(Dataset entries)
* * * * * * *

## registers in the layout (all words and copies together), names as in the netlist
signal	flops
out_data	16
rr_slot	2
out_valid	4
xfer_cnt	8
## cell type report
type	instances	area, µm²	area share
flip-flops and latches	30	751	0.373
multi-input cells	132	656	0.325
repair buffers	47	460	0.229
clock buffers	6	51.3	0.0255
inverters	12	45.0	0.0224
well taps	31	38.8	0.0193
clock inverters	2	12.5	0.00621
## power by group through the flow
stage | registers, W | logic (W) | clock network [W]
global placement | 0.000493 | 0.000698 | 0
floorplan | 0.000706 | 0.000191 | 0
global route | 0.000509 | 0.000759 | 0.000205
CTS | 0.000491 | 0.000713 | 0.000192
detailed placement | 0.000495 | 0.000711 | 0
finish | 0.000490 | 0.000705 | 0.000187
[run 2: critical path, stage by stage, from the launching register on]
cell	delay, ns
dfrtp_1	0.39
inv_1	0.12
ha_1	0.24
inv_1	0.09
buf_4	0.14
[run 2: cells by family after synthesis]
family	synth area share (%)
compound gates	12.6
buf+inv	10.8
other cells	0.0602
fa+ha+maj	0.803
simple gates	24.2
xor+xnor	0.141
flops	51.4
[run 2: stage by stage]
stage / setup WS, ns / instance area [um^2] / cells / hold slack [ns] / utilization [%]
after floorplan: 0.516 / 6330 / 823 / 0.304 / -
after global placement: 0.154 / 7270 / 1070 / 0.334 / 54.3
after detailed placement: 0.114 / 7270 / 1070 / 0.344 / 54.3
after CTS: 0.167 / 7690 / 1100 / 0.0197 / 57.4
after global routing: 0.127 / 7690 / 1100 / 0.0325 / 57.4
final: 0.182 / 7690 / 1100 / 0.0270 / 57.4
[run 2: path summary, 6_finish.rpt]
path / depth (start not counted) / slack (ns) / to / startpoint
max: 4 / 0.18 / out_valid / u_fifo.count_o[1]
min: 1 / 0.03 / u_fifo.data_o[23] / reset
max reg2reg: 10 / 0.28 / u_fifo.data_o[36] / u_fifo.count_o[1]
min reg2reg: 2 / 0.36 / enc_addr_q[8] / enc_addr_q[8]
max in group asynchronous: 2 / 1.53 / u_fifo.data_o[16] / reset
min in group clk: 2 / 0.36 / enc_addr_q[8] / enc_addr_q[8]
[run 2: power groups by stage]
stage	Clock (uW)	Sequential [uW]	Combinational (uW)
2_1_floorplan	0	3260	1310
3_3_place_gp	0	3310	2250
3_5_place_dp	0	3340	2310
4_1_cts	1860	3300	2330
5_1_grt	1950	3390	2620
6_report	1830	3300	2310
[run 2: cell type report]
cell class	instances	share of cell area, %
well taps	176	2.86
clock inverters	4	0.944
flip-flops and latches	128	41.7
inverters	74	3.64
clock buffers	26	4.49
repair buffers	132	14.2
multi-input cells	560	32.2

* * * * * * *

Search the entries above for "latches". Return every line that has it.

* _Response for this exercise_
flip-flops and latches	30	751	0.373
flip-flops and latches	128	41.7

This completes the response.